Pancreatitis Bleeding

Endoscopic retrograde cholangiopancreatography (ERCP) can diagnose and treat abnormalities that affect a patient’s bile or pancreatic ducts, such as restrictions or blockages. Due to the risk of serious complications, it is recommended that ERCP is only performed when treatment may be administered during the initial diagnostic procedure.

Pancreatitis Bleeding from ERCP

One of the severe complications of the procedure is pancreatitis after ERCP. Patients who develop pancreatitis after ERCP may also suffer pancreatitis bleeding. Pancreatitis bleeding is associated with high mortality rates. Pancreatitis bleeding is a medical emergency that requires hospitalization and close care from qualified medical professionals.

Blood Vessel Erosion

Blood vessel erosion and rupture are among the primary causes of pancreatitis bleeding. As a result of pancreatitis, death of the surrounding tissue often occurs. This can lead to the formation of abscesses, pseudocysts, and pseudoaneurysms which contribute to pancreatitis bleeding.

These growths, along with severe inflammation of the pancreas, can erode major and minor blood vessels in the areas surrounding the pancreas. Additionally, rupture of these growths may also lead to life-threatening pancreatitis bleeding.

Blood Vessel Rupture

When blood vessels reach a certain point of erosion, they may rupture and cause severe pancreatitis bleeding.
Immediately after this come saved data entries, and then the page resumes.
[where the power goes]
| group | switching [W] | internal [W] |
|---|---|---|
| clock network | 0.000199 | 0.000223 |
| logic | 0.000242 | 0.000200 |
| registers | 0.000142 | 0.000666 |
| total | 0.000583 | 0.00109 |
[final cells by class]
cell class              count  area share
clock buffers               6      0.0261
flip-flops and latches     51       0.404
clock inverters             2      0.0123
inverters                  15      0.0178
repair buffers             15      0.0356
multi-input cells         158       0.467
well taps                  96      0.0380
This pancreatitis bleeding is typically present in the gastrointestinal tract and abdominal cavity near the pancreas and surrounding organs. This pancreatitis bleeding occurrence is rare, yet carries a significant mortality rate of roughly 30 to 40 percent.

The spleen, splenic artery, and other abdominal blood vessels are commonly affected. Also commonly affected is the portal vein. The portal vein is a major blood vessel connecting blood flow from the spleen and gastrointestinal tract to the liver.
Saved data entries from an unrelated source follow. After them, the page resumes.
**src/verilog/tbc_consts.svh**
```systemverilog
// register offsets, field positions, reset values and timing counts
`ifndef TBC_CONSTS_SVH
`define TBC_CONSTS_SVH

// register offsets
`define TBC_OFF_CONTROL    3'h0
`define TBC_OFF_COUNT_LOW  3'h1
`define TBC_OFF_COUNT_HIGH 3'h2
`define TBC_OFF_IRQ_STATUS 3'h3
`define TBC_OFF_IRQ_CLEAR  3'h4
`define TBC_OFF_IRQ_ENABLE 3'h5

// control field positions
`define TBC_BIT_COUNT_EN   0
`define TBC_BIT_CLK_SRC    1
`define TBC_BIT_SYNC_BYP   2
`define TBC_BIT_OSC_EN     3
`define TBC_BIT_SYS_OSC    6
`define TBC_BIT_WIDE       7

// interrupt bit positions
`define TBC_IRQ_OVERFLOW   0

// reset values
`define TBC_RST_CONTROL    8'h00
`define TBC_RST_COUNT      16'h0000
`define TBC_RST_IRQ        8'h00

// count limits and trigger code
`define TBC_COUNT_MAX      16'hFFFF
`define TBC_TRIG_MODE      4'hB

// instruction cycle is the system clock divided by this
`define TBC_INSTR_DIV      4

`endif

```
**src/verilog/tbc_pkg.sv**
```systemverilog
// types shared by the timer/counter block
package tbc_pkg;

    // control register layout, bit 7 down to bit 0
    typedef struct packed {
        logic       wideAccessMode;
        logic       systemClockFromLowPowerOsc;
        logic [1:0] inputPrescaleSelect;
        logic       crystalOscillatorEnable;
        logic       externalSyncBypass;
        logic       clockSourceSelect;
        logic       countEnable;
    } tbc_control_type;

    // register bus request
    typedef struct packed {
        logic [2:0] addr;
        logic [7:0] wrData;
        logic       write;
        logic       read;
    } tbc_bus_req_type;

    // count source mode
    typedef enum logic [1:0] {
        TBC_MODE_TIMER,
        TBC_MODE_SYNC,
        TBC_MODE_ASYNC
    } tbc_mode_type;

endpackage

```
**src/verilog/tbc_timer_counter.sv**
```systemverilog
// sixteen-bit timer/counter with prescaler, crystal source and overflow interrupt
//
// The address map and strobed register access were chosen for this implementation.
`timescale 1ns/10ps
`include "tbc_consts.svh"

module tbc_timer_counter (
    // clock and reset
    input  wire logic       clk,
    input  wire logic       rst_b,
    // register port
    input  wire logic [2:0] regAddr,
    input  wire logic [7:0] regWrData,
    input  wire logic       regWrite,
    input  wire logic       regRead,
    output logic      [7:0] regRdData,
    // pins
    input  wire logic       extCountIn,
    input  wire logic       crystalIn,
    input  wire logic [1:0] portPinIn,
    output logic      [1:0] portPinRead,
    output logic            pinDigitalEnable,
    output logic            crystalOscEnable,
    // system
    input  wire logic       sysClkFromOsc,
    input  wire logic       sleepMode,
    input  wire logic [3:0] compareMode,
    input  wire logic       compareEvent,
    // results
    output logic     [15:0] countValue,
    output logic            irq
);

    // ****************************************************
    // declarations
    // ****************************************************
    localparam int SYNC_W = 5;

    tbc_pkg::tbc_bus_req_type  busReq;
    tbc_pkg::tbc_control_type  control;
    tbc_pkg::tbc_mode_type     mode;

    logic [SYNC_W-1:0] syncStage1;
    logic [SYNC_W-1:0] syncStage2;
    logic [1:0]        instrDiv;
    logic              instrTick;
    logic              srcLevel;
    logic              prevSrc;
    logic              riseEdge;
    logic              fallEdge;
    logic              armed;
    logic              pending;
    logic              active;
    logic              rawEdge;
    logic [2:0]        prescale;
    logic [2:0]        prescaleMask;
    logic              countTick;
    logic [15:0]       count;
    logic [7:0]        highBuffer;
    logic              wrLow;
    logic              wrHigh;
    logic              rdLow;
    logic              countWrite;
    logic              trigger;
    logic              overflowEvent;
    logic [7:0]        irqStatus;
    logic [7:0]        irqEnable;
    logic [7:0]        irqClear;
    logic [7:0]        next_rdData;

    // ****************************************************
    // decoding helpers
    // ****************************************************
    function automatic logic [2:0] maskOf(input logic [1:0] sel);
        logic [2:0] m;
        m = 3'h0;
        unique case (sel)
            2'h0: m = 3'h0;
            2'h1: m = 3'h1;
            2'h2: m = 3'h3;
            2'h3: m = 3'h7;
        endcase
        return m;
    endfunction

    assign busReq = '{addr: regAddr, wrData: regWrData,
                      write: regWrite, read: regRead};

    assign wrLow      = busReq.write && busReq.addr == `TBC_OFF_COUNT_LOW;
    assign wrHigh     = busReq.write && busReq.addr == `TBC_OFF_COUNT_HIGH;
    assign rdLow      = busReq.read && busReq.addr == `TBC_OFF_COUNT_LOW;
    assign countWrite = wrLow || (wrHigh && !control.wideAccessMode);
    assign irqClear   = (busReq.write && busReq.addr == `TBC_OFF_IRQ_CLEAR)
                        ? busReq.wrData : 8'h00;

    // ****************************************************
    // pin synchroniser
    // ****************************************************
    always_ff @(posedge clk or negedge rst_b) begin
        if (!rst_b) begin
            syncStage1 <= '0;
            syncStage2 <= '0;
        end else begin
            syncStage1 <= {sysClkFromOsc, portPinIn, crystalIn, extCountIn};
            syncStage2 <= syncStage1;
        end
    end

    // ****************************************************
    // crystal oscillator and pins
    // ****************************************************
    assign crystalOscEnable = control.crystalOscillatorEnable;
    assign pinDigitalEnable = !control.crystalOscillatorEnable;
    assign portPinRead = control.crystalOscillatorEnable ? 2'h0 : syncStage2[3:2];

    // ****************************************************
    // source selection and edges
    // ****************************************************
    always_ff @(posedge clk or negedge rst_b) begin
        if (!rst_b) begin
            instrDiv <= 2'h0;
        end else begin
            instrDiv <= instrDiv + 2'h1;
        end
    end

    assign instrTick = instrDiv == 2'(`TBC_INSTR_DIV - 1);

    assign srcLevel = control.crystalOscillatorEnable ? syncStage2[1] : syncStage2[0];
    assign riseEdge = srcLevel && !prevSrc;
    assign fallEdge = !srcLevel && prevSrc;

    always_comb begin
        if (!control.clockSourceSelect) begin
            mode = tbc_pkg::TBC_MODE_TIMER;
        end else if (control.externalSyncBypass) begin
            mode = tbc_pkg::TBC_MODE_ASYNC;
        end else begin
            mode = tbc_pkg::TBC_MODE_SYNC;
        end
    end

    always_ff @(posedge clk or negedge rst_b) begin
        if (!rst_b) begin
            prevSrc <= 1'b0;
        end else begin
            prevSrc <= srcLevel;
        end
    end

    // falling edge must be seen before the first counted rising edge
    always_ff @(posedge clk or negedge rst_b) begin
        if (!rst_b) begin
            armed <= 1'b0;
        end else if (countWrite || wrHigh) begin
            armed <= 1'b0;
        end else if (fallEdge && control.countEnable) begin
            // a fall seen while stopped does not arm the next start
            armed <= 1'b1;
        end else if (!control.countEnable && srcLevel) begin
            armed <= 1'b0;
        end
    end

    // synchronised edges wait for the next instruction cycle
    always_ff @(posedge clk or negedge rst_b) begin
        if (!rst_b) begin
            pending <= 1'b0;
        end else if (riseEdge && armed) begin
            pending <= 1'b1;
        end else if (instrTick || mode != tbc_pkg::TBC_MODE_SYNC) begin
            pending <= 1'b0;
        end
    end

    // ****************************************************
    // prescaler and count enable
    // ****************************************************
    assign active = control.countEnable
                    && !(sleepMode && mode != tbc_pkg::TBC_MODE_ASYNC);

    always_comb begin
        unique case (mode)
            tbc_pkg::TBC_MODE_TIMER: rawEdge = instrTick;
            tbc_pkg::TBC_MODE_SYNC:  rawEdge = pending && instrTick;
            tbc_pkg::TBC_MODE_ASYNC: rawEdge = riseEdge && armed;
            default:                 rawEdge = 1'b0;
        endcase
    end

    assign prescaleMask = maskOf(control.inputPrescaleSelect);
    assign countTick = active && rawEdge && ((prescale & prescaleMask) == prescaleMask);

    always_ff @(posedge clk or negedge rst_b) begin
        if (!rst_b) begin
            prescale <= 3'h0;
        end else if (wrLow || wrHigh) begin
            prescale <= 3'h0;
        end else if (active && rawEdge) begin
            prescale <= countTick ? 3'h0 : prescale + 3'h1;
        end
    end

    // ****************************************************
    // count and high byte buffer
    // ****************************************************
    assign trigger = compareEvent && compareMode == `TBC_TRIG_MODE
                     && mode != tbc_pkg::TBC_MODE_ASYNC;

    always_ff @(posedge clk or negedge rst_b) begin
        if (!rst_b) begin
            count <= `TBC_RST_COUNT;
        end else if (wrLow) begin
            if (control.wideAccessMode) begin
                count <= {highBuffer, busReq.wrData};
            end else begin
                count[7:0] <= busReq.wrData;
            end
        end else if (wrHigh && !control.wideAccessMode) begin
            count[15:8] <= busReq.wrData;
        end else if (trigger) begin
            count <= `TBC_RST_COUNT;
        end else if (countTick) begin
            count <= count + 16'h0001;
        end
    end

    always_ff @(posedge clk or negedge rst_b) begin
        if (!rst_b) begin
            highBuffer <= 8'h00;
        end else if (wrHigh && control.wideAccessMode) begin
            highBuffer <= busReq.wrData;
        end else if (rdLow && control.wideAccessMode) begin
            highBuffer <= count[15:8];
        end
    end

    assign countValue = count;
    assign overflowEvent = countTick && count == `TBC_COUNT_MAX
                           && !countWrite && !trigger;

    // ****************************************************
    // control register
    // ****************************************************
    always_ff @(posedge clk or negedge rst_b) begin
        if (!rst_b) begin
            control <= `TBC_RST_CONTROL;
        end else if (busReq.write && busReq.addr == `TBC_OFF_CONTROL) begin
            control <= busReq.wrData;
            control.systemClockFromLowPowerOsc <= 1'b0;
        end
    end

    // ****************************************************
    // interrupts
    // ****************************************************
    always_ff @(posedge clk or negedge rst_b) begin
        if (!rst_b) begin
            irqStatus <= `TBC_RST_IRQ;
        end else begin
            irqStatus <= (irqStatus & ~irqClear)
                         | (8'(overflowEvent) << `TBC_IRQ_OVERFLOW);
        end
    end

    always_ff @(posedge clk or negedge rst_b) begin
        if (!rst_b) begin
            irqEnable <= `TBC_RST_IRQ;
        end else if (busReq.write && busReq.addr == `TBC_OFF_IRQ_ENABLE) begin
            irqEnable <= busReq.wrData;
        end
    end

    assign irq = |(irqStatus & irqEnable);

    // ****************************************************
    // read data
    // ****************************************************
    always_comb begin
        next_rdData = 8'h00;
        if (busReq.read) begin
            unique case (busReq.addr)
                `TBC_OFF_CONTROL: begin
                    next_rdData = control;
                    next_rdData[`TBC_BIT_SYS_OSC] = syncStage2[4];
                end
                `TBC_OFF_COUNT_LOW:  next_rdData = count[7:0];
                `TBC_OFF_COUNT_HIGH: next_rdData = control.wideAccessMode
                                     ? highBuffer : count[15:8];
                `TBC_OFF_IRQ_STATUS: next_rdData = irqStatus;
                `TBC_OFF_IRQ_ENABLE: next_rdData = irqEnable;
                default:             next_rdData = 8'h00;
            endcase
        end
    end

    always_ff @(posedge clk or negedge rst_b) begin
        if (!rst_b) begin
            regRdData <= 8'h00;
        end else begin
            regRdData <= next_rdData;
        end
    end

endmodule

```
**config.mk**
```make
export PLATFORM = sky130hd
export DESIGN_NAME = tbc_timer_counter
export DESIGN_NICKNAME = d
export VERILOG_FILES = /design/src/verilog/tbc_pkg.sv /design/src/verilog/tbc_timer_counter.sv
export VERILOG_INCLUDE_DIRS = /design/src /design/src/verilog
export SDC_FILE = /design/constraint.sdc
export NUM_CORES = 1
export LEC_CHECK = 0
export BUFFER_PORTS_ARGS = -buffer_cell sky130_fd_sc_hd__buf_4
export CAP_MARGIN = 10
export CORE_ASPECT_RATIO = 1.4
export CORE_UTILIZATION = 52
export CTS_CLUSTER_SIZE = 24
export DETAILED_ROUTE_END_ITERATION = 8
export PLACE_DENSITY = 0.78
export SETUP_SLACK_MARGIN = 0.5
export SLEW_MARGIN = 15
export SYNTH_ARGS = -nofsm -noshare
export SYNTH_HDL_FRONTEND = slang
export SYNTH_SLANG_ARGS = --single-unit
export TNS_END_PERCENT = 10
```
**constraint.sdc**
```tcl
create_clock -name clk -period 2.5 [get_ports clk]
set_input_delay 0.375 -clock clk [delete_from_list [all_inputs] [get_ports clk]]
set_output_delay 0.375 -clock clk [all_outputs]
set_load 0.03 [all_outputs]
```
# Yosys cells after proc, flatten, opt, wreduce, memory -nomap -nowiden
# Index checks and enable logic that the tools add are counted.
totals:
  mem_bits_rw: 0
  out_inout_bits: 29
  ff_bits: 73
  word_cells: 116
  memories: 0
  latchBits: 0
  mem_bits_ro: 0
op_classes:
  n_eq_ne: 17
  n_bitwise: 5
  div: 0
  magnitude_cmp: 0
  n_mul: 0
  n_reduce_logical: 47
  addsub: 3
  n_shift: 0
  mux: 25
op_table:
  columns: ["cell", "count"]
  rows:
  - ["2-to-1 mux 8 bit", 7]
  - ["2-to-1 mux 16 bit", 3]
  - ["case mux 8 bit (5 select lines)", 1]
  - ["logical AND 1 bit", 24]
  - ["adder 16 x 1 -> 16 bit (second input constant)", 1]
  - ["bitwise AND 8 bit", 2]
  - ["== test 16 bit (second input constant)", 1]
  - ["case mux 3 bit (4 select lines)", 1]
  - ["2-to-1 mux 3 bit", 3]
  - ["== test 2 bit (second input constant)", 4]
  - ["zero test 1 bit", 8]
  - ["NOT 8 bit", 1]
  - ["bitwise OR 8 x 1 -> 8 bit", 1]
  - ["OR reduction 8 bit", 1]
  - ["== test 3 x 2 -> 1 bit (second input constant)", 2]
  - ["== test 3 bit (second input constant)", 2]
  - ["2-to-1 mux 1 bit", 6]
  - ["2-to-1 mux 2 bit", 3]
  - ["nonzero test 2 bit", 3]
  - ["nonzero test 3 bit", 2]
  - ["== test 2 x 1 -> 1 bit (second input constant)", 2]
  - ["== test 4 bit (second input constant)", 1]
  - ["zero test 2 bit", 2]
  - ["logical OR 1 bit", 4]
  - ["11 further kinds", 12]

# Logic depth before layout (Yosys ltp)
logic_depth:
  depth_word: 12
  depth_mapped: 7
  depth_no_buf: 6

# Worst setup path before layout
# OpenSTA, ideal clock, no wires.
synth_path:
  path_type: "reg2reg"
  startpoint: "reg control, in the netlist crystalOscEnable"
  endpoint: "reg prescale[2]"
  path_stages_with_launch: 6
  setup_ns: 0.082
  slack_ns: 0.475
  t_arrival_ns: 1.943
  cell_sequence: "dfrtp_1 mux2i_4 nor3_4 o211a_4 or4b_1 a31oi_1"
synth_via:
  elab_chain_len: 9
synth_lines:
  columns: ["element", "line_no", "text"]
  rows:
  - ["start: declaration", "tbc_timer_counter.sv:40", "tbc_pkg::tbc_control_type control;"]
  - ["start signal: assignment", "tbc_timer_counter.sv:247", "control <= `TBC_RST_CONTROL;"]
  - ["start signal: assignment", "tbc_timer_counter.sv:249", "control <= busReq.wrData;"]
  - ["2-to-1 mux 1 bit (*)", "tbc_timer_counter.sv:129", "assign srcLevel = control.crystalOscillatorEnable ? syncStage2[1] : syncStage2[0];"]
  - ["logical AND 1 bit (*)", "tbc_timer_counter.sv:130", "assign riseEdge = srcLevel && !prevSrc;"]
  - ["logical AND 1 bit (*)", "tbc_timer_counter.sv:186", "tbc_pkg::TBC_MODE_ASYNC: rawEdge = riseEdge && armed;"]
  - ["case mux 1 bit (3 select lines) (*)", "tbc_timer_counter.sv:183", "unique case (mode)"]
  - ["logical AND 1 bit (*)", "tbc_timer_counter.sv:192, tbc_timer_counter.sv:199", null]
  - ["logical AND 1 bit", "tbc_timer_counter.sv:192", "assign countTick = active && rawEdge && ((prescale & prescaleMask) == prescaleMask);"]
  - ["2-to-1 mux 3 bit", "tbc_timer_counter.sv:200", "prescale <= countTick ? 3'h0 : prescale + 3'h1;"]
  - ["2-to-1 mux 3 bit", "tbc_timer_counter.sv:199", "end else if (active && rawEdge) begin"]
  - ["2-to-1 mux 3 bit", "tbc_timer_counter.sv:197", "end else if (wrLow || wrHigh) begin"]
  - ["end signal: assignment", "tbc_timer_counter.sv:200", null]
  - ["end: declaration", "tbc_timer_counter.sv:55", "logic [2:0] prescale;"]
# Every way passes the cells marked *; elsewhere a longest branch is shown, timed or not. The select of a mux whose other input is x is not followed.
# A chain may end at the register's enable or synchronous reset.

# Worst setup path after layout
layout_path:
  startpoint: "reg count[7], in the netlist countValue[7]"
  endpoint: "reg count[13], in the netlist countValue[13]"
layout_via:
  elab_chain_len: 5
layout_lines:
  columns: ["element", "line_no", "text"]
  rows:
  - ["start: declaration", "tbc_timer_counter.sv:58", "logic [15:0] count;"]
  - ["start signal: assignment", "tbc_timer_counter.sv:212", "count <= `TBC_RST_COUNT;"]
  - ["start signal: assignment", "tbc_timer_counter.sv:215", "count <= {highBuffer, busReq.wrData};"]
  - ["start signal: assignment", "tbc_timer_counter.sv:217", "count[7:0] <= busReq.wrData;"]
  - ["adder 16 x 1 -> 16 bit", "tbc_timer_counter.sv:224", "count <= count + 16'h0001;"]
  - ["2-to-1 mux 16 bit", "tbc_timer_counter.sv:223", "end else if (countTick) begin"]
  - ["2-to-1 mux 16 bit", "tbc_timer_counter.sv:221", "end else if (trigger) begin"]
  - ["2-to-1 mux 8 bit", "tbc_timer_counter.sv:219", "end else if (wrHigh && !control.wideAccessMode) begin"]
  - ["2-to-1 mux 16 bit", "tbc_timer_counter.sv:213", "end else if (wrLow) begin"]
# No other way between the ends. The select of a mux whose other input is x is not followed.

==> summary.txt <==
Run status
  – Status: finished clean

GRT
  – First-pass GRT wire length: 17.3 mm
  – Vias in the first global route: 3,260
  – Aggregate global routing overflow: 0
  – Pin count of the biggest net entering global routing: 74
  – Initial antenna violation count: 0
  – Total GRT Usage: 31.7%

CTS
  – Clock Latency Late Sink: 0.37 ns
  – CTS tree: yes
  – Buffer depth of the longest clock path: 2
  – CTS Sinks: 73
  – H-tree levels: 3
  – CTS root buffer: clkbuf_8
  – Num CTS Buffers: 9
  – Hold_buf cts: 0
  – Worst-path clk slew: 0.08 ns

Die
  – Full die area: 0.00762 mm2
  – Starting Density: 54.2%
  – Core Area: 0.00698 mm2
  – Io pins: 55
  – Die Wd: 74.1 um
  – Chip height: 103 um
  – # rows: 36

Drt
  – DR vias: 3,453
  – DRT Pass-1 Iters: 7
  – Vias per cell: 6.39
  – Routed len/inst: 20.5 um
  – Drt initial violations: 528
  – ANT nets after route: 0
  – Routed WL: 11.0 mm
  – DRC: 0

Worst hold path
  – Min-Delay Path Class: input port to flip-flop

Final layout
  – P&R area growth vs syn: 20.6%
  – N_diodes: 0
  – Final #Nets: 469
  – Share of layout cells above drive strength 1: 25.2%

Critical path
  – CP startpoint kind: flip-flop
  – Worst setup EP type: flip-flop
  – Arr. time, crit path: 2.24 ns
  – Crit-path max FO: 8
  – Crit Path Class: flip-flop to flip-flop
  – CP Data Required Time: 2.74 ns

Logic synthesis
  – Syn nets: 410
  – Synth Warn #: 0
  – Cell variety after synth: 58
  – Flops & latches, synth: 73
  – Synth Cell Area: 0.00378 mm2
  – Top cells by area, synth: dfrtp_1, nand2_1, mux2_2
  – Mapped Cells: 381
  – Synth top area share: 48.3%
  – Synth Area per Inst: 9.92 um2
  – Synth area leader: dfrtp_1
  – Asr flop ratio synth: 100%
  – Dominant synthesized flop cell: dfrtp_1
  – Post-synth EDFFs: 0
  – Seq/Total Area, Yosys: 48.3%

STA
  – Fin. max-slew vios: 0
  – Tcrit/Tclk final: 80.1%
  – WHS: 0.108 ns
  – Sum of negative setup slack: 0 ns
  – Maximum clock rate: 0.499 GHz
  – Final setup viols: 0
  – Slew HR: 39.2%
  – RSZ-0062 raised after global routing: yes
  – Slew @ Worst Pin: 0.912 ns
  – Min Tclk post-route: 2.00 ns
  – Skew final: 0.00591 ns
  – Final Hold Fails: 0

Pwr
  – Worst VDD drop: 0.000510 V
  – Power Dens Cells: 839 mW/mm2
  – Leak: 2.02 nW

Placed design
  – Routability cong.: 0.918
  – I/O Buffers: 54
  – HPWL reported at the end of detailed placement: 7.92 mm

Job
  – Max-cap viol count: 0
-- cell usage in the layout, fill, tap and decap left out, types with 8 or more instances in the layout --
cell type and count:
clkbuf_8 10, nand2_1 55, a21oi_1 10, o22ai_1 8, nor2_1 21, dfrtp_1 72
a31oi_1 9, inv_1 12, buf_4 67, mux2i_1 8, mux2_2 17, o21ai_0 19
nand3_1 11, a22oi_1 10
-- report_power, final --
group	switching, mW	leakage [nW]	internal [mW]
combinational	0.623	0.991	0.454
clock	0.466	0.113	0.592
sequential	0.289	0.913	1.41
-- logic make-up after synthesis --
group | share of synthesized area (%)
simple gates | 18.2
compound gates | 20.9
flops | 48.3
buf+inv | 3.31
mux | 7.78
fa+ha+maj | 0.993
xor+xnor | 0.463
-- layer usage --
layer  vias up  wire length [um]  global-route usage [%]
li1       1548                 -                       -
met1      1697              4480                    40.3
met2       176              5440                    51.1
met3        32               656                    4.20
met4         0               468                    19.2
met5         -                 0                       0
-- registers in the layout (all words and copies together) (netlist names) --
name / cells
pending: 1
regRdData: 8
syncStage2: 5
prescale: 3
armed: 1
highBuffer: 8
prevSrc: 1
crystalOscEnable: 1
control: 6
irqEnable: 8
instrDiv: 2
countValue: 16
syncStage1: 5
irqStatus: 8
Pancreatitis after ERCP can cause the formation and rupture of pseudocysts. Pseudocysts are growths that resemble cysts. They typically contain fluid that is comprised of blood, pancreatic enzymes, and dead cell tissue. In Greek, the name can be translated to “false cyst.” This is because a true cyst is lined with a certain type of tissue called epithelium, while psueudocysts are not.


Formation and rupture of pseudoaneurysms can also lead to lethal pancreatitis bleeding. A pseudoaneurysm is a collection of blood outside the blood vessels due to a leaking artery. Pseudoaneurysms have poorer wall support than true aneurysms, and are thus more likely to rupture.

Treating Pancreatitis Bleeding

Depending on the severity of the pancreatitis bleeding, the patient may require surgery. It is generally recommended to treat growths such as pseudocysts and pseudoaneurysms before they rupture. This preventative approach may eliminate the escalation to pancreatitis bleeding.


Treatment for pancreatitis bleeding may include embolization. Embolization involves use of a blood clot, gas bubble, or globule of fat to block a bleeding blood vessel. Pancreatitis bleeding treatment may also include placement of a covered stent. Thrombin may be injected near the bleeding site to clot the blood. In severe cases, open surgery may be required to repair the damaged blood vessels or remove a growth.